Getting members more engaged

Getting members more engaged


Thought leadership articles by IABM and our members
Articles taken from IABM's journal and at show papers
To submit your article email

Getting members more engaged

Fri 27, 09 2019

An interview with Andreas Hilmer – the new chair of the IABM Members’ Board

Andreas Hilmer – Lawo (Chair of IABM Board)
As reported earlier in the year, a new Members’ Board was elected in July by IABM members. Andreas Hilmer of Lawo is the new Chair of the Board. We spoke to him about his career in the industry and how he sees IABM developing under his watch.

After leaving university, I studied marketing and PR and started working as a consultant in a boutique agency with some well-known brands on their books, including Patek Philippe, McDonald’s and BBC World. I became the go-to person for high tech accounts; I’m not an engineer but I have the ability to talk to engineers and understand what they’re talking about and I enjoy communicating this to potential customers and the wider industry.

In 2004, I jumped the fence to the client side to join Riedel. I found being able to concentrate fully on just one ‘account’ much more satisfying. I left Riedel after nine happy years to join Lawo as Director of Marketing and Communications in 2013.

I then joined the IABM Board representing Lawo when the company was elected to the Members’ Board in 2017. My mission was to achieve a greater degree of visibility; not all of the organization is readily apparent to its members – how it is governed and what level of influence every member has.

As Chair, I will continue this work – getting members more engaged in IABM processes will pay off for everyone. The whole organization will become more powerful and effective if we promote and achieve active member engagement. Currently, to really know about what IABM does, you have to be an active seeker of the information. If members understood more about how it runs and everything it can do for them, they would engage more.

The formation of Regional Members’ Councils has been a good step in this direction, and I will be looking to further broaden the scope and activities of these over the next two years.

The bottom line is finding the right balance between the interests of the members – who form IABM – and the industry at large: broadcasters, networks, service suppliers etc. We need to cater to both groups to keep the industry prosperous. This will also help make IABM stronger by increasing income across a wider range of sources. IABM has the opportunity to become the ‘agent’ for this industry – to represent it on all levels globally.

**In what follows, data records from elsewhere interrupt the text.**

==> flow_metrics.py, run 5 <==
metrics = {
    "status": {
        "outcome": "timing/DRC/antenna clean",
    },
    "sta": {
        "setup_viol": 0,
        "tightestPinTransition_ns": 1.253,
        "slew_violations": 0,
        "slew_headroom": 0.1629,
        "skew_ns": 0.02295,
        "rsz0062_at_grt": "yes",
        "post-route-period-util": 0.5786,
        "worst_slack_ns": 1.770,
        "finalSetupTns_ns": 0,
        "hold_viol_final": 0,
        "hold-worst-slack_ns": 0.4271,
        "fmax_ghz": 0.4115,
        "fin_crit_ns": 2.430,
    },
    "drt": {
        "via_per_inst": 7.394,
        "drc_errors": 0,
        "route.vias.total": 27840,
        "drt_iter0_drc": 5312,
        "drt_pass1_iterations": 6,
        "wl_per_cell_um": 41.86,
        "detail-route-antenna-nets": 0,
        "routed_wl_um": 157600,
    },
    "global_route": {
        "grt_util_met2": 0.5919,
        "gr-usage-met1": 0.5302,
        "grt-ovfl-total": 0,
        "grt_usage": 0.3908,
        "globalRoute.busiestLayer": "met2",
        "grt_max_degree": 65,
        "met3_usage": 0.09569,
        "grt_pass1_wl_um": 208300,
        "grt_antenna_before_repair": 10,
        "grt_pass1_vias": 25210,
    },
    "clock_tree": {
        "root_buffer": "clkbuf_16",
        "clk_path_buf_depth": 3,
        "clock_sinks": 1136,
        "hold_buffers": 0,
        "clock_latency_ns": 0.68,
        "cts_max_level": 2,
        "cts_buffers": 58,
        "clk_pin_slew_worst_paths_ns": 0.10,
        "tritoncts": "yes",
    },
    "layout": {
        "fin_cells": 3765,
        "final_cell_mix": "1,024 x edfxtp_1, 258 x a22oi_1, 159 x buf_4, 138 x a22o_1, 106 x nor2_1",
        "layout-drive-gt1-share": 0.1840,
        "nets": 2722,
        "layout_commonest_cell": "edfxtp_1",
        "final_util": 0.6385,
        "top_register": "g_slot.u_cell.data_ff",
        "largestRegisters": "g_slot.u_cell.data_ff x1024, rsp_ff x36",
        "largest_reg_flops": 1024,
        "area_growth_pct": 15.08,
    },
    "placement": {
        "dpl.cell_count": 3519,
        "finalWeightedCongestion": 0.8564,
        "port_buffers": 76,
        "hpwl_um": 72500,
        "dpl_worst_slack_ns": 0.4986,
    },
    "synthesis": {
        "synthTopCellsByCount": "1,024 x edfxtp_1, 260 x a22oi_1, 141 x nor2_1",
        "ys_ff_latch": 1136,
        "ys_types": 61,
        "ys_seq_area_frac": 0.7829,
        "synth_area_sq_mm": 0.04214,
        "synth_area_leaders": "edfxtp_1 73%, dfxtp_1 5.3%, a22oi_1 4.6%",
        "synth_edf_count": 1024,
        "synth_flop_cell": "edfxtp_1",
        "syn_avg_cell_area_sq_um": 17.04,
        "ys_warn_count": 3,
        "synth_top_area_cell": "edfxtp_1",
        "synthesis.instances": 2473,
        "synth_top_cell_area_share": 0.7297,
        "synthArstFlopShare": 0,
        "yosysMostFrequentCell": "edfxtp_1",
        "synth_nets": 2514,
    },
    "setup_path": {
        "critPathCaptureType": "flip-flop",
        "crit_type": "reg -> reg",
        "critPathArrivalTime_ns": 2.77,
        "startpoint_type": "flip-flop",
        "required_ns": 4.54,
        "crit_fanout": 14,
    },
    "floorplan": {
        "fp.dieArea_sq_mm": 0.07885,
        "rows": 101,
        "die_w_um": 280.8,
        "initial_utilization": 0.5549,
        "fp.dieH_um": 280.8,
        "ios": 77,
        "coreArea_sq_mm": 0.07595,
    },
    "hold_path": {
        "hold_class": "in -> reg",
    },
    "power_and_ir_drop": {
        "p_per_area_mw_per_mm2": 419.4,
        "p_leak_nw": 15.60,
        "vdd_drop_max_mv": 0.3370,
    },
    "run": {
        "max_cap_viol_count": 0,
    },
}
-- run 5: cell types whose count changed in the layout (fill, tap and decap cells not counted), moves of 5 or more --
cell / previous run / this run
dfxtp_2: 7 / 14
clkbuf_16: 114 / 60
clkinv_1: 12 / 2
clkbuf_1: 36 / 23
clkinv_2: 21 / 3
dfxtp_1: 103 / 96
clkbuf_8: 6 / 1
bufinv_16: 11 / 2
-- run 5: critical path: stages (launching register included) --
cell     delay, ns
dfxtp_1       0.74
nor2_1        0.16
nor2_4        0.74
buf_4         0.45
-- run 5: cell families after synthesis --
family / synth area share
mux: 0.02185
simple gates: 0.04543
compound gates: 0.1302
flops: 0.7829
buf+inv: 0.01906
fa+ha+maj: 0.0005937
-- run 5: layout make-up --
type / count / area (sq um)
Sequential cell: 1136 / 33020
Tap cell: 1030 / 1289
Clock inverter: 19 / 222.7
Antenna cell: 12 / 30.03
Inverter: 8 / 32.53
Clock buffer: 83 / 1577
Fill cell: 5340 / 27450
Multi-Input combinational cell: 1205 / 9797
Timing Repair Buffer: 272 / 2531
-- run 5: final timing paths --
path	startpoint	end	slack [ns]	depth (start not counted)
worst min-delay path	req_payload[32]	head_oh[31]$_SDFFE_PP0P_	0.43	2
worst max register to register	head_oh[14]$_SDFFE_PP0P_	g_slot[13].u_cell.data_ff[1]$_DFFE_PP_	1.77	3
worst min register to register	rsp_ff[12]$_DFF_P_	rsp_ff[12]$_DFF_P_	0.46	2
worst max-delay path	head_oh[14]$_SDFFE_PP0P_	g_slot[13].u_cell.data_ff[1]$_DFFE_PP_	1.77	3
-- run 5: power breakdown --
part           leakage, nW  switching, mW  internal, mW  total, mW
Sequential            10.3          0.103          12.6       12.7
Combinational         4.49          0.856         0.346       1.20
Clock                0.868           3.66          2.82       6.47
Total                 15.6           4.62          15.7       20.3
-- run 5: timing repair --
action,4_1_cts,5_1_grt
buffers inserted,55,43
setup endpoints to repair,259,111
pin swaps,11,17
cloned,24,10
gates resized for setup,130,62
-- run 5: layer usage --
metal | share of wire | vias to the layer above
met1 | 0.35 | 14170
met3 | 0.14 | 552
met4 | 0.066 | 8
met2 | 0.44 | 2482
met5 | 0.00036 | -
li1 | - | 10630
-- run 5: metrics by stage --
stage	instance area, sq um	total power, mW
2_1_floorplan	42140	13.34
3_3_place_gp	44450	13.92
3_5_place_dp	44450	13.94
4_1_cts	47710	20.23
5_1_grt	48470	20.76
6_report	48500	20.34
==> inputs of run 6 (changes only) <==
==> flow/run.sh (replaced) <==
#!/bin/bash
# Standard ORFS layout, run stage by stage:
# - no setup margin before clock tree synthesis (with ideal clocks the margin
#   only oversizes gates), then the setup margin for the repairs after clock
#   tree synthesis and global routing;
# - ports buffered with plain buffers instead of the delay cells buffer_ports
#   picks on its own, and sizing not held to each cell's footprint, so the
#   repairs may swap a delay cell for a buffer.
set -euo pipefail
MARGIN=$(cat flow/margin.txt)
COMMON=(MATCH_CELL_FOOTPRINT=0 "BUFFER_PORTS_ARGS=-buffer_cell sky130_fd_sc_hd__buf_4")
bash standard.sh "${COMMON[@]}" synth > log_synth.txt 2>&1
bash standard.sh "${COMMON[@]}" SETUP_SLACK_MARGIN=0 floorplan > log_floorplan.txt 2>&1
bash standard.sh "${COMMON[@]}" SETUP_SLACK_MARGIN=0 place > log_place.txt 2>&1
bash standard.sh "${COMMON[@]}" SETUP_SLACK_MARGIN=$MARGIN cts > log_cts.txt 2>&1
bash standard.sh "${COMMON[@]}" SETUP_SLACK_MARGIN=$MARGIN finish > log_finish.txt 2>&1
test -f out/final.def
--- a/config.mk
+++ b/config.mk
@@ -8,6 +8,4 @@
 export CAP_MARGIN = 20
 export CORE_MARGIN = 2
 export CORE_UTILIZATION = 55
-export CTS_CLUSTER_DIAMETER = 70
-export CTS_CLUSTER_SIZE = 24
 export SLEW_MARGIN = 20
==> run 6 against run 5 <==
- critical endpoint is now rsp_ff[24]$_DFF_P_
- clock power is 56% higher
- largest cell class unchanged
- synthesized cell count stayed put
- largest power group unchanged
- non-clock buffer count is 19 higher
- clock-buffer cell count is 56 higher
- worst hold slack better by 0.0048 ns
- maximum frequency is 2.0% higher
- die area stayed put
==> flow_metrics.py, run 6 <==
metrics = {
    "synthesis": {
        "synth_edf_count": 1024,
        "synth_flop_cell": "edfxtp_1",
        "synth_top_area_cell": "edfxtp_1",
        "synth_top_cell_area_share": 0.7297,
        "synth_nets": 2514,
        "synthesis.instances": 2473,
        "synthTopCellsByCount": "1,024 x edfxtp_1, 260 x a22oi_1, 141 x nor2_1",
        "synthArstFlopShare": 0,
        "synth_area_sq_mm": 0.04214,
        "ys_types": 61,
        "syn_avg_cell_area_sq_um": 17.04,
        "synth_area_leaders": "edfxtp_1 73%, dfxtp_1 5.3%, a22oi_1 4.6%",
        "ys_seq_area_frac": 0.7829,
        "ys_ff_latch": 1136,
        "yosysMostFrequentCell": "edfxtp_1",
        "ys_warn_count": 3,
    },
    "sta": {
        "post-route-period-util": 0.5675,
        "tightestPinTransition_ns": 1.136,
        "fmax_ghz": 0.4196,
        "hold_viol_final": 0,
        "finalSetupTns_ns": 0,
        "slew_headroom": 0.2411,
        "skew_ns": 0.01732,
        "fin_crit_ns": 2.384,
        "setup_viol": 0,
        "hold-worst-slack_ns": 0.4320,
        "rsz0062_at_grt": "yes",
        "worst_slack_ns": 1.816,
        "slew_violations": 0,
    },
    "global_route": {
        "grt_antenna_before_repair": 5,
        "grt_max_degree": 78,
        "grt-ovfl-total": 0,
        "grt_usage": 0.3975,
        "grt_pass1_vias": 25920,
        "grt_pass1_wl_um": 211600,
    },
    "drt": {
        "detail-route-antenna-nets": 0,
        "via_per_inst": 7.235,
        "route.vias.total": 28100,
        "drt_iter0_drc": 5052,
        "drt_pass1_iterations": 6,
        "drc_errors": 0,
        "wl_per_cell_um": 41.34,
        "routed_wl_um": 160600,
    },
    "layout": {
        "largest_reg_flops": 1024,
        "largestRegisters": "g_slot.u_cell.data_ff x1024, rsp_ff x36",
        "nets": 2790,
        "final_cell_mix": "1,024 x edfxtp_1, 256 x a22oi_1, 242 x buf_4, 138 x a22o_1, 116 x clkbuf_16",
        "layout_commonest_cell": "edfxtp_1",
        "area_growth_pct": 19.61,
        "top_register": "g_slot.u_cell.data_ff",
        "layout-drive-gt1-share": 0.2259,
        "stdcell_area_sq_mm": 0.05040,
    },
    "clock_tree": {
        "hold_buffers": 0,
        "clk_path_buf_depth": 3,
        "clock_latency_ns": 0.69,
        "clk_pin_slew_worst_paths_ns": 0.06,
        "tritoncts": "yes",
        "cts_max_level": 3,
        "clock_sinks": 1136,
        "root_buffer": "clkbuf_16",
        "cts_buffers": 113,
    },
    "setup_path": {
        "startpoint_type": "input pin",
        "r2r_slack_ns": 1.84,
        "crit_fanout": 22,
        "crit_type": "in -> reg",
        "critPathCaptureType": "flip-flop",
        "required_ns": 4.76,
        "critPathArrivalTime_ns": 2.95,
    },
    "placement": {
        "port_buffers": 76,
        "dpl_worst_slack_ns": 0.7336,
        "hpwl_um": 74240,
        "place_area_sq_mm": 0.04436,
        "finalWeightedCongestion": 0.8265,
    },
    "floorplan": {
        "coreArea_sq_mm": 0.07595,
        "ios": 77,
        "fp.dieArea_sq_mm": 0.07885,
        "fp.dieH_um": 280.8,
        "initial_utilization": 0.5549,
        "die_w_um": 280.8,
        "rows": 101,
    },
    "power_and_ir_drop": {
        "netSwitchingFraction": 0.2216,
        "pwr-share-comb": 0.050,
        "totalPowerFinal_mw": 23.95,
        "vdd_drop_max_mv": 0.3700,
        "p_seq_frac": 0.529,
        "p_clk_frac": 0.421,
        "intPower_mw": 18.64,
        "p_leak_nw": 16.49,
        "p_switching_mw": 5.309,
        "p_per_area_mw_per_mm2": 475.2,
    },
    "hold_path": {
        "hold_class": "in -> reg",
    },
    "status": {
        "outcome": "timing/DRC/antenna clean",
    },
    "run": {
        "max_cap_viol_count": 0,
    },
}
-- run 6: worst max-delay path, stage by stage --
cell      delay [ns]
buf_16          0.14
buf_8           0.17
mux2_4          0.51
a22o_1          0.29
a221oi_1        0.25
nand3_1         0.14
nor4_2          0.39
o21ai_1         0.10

I believe in partnerships – they are the basis for sustainable success, balancing the interests of vendors and the wider industry. Partnerships ensure that all stakeholders benefit from opportunities and face challenges together. Indeed, sustainable success is based on trusted partnerships; IABM plays a crucial role in this process to ensure that all stakeholders benefit from the vast opportunities that lie before us. But we can do even more.

On a personal level, I will continue not to be shy and say what I think! I don’t believe in revolution – evolution is more healthy. On the technology front, I would contend that IP is just a stepping stone to Broadcast 3.0! It’s about creating and controlling systems in combination with IP and software defined architectures – with floating resources allocated to specific productions. The real revolution is in automated workflows.

What will look different at the end of my term as chair of the IABM Board in 2021? I’m at the knowledge gaining stage at the moment – I’ve got a lot to learn, but achieving more visibility into the organization for its members and increasing the influence of IABM as the leader in the industry will be high on the list – showing everything the organization has to offer by upping our approach to member engagement. That way, everyone wins.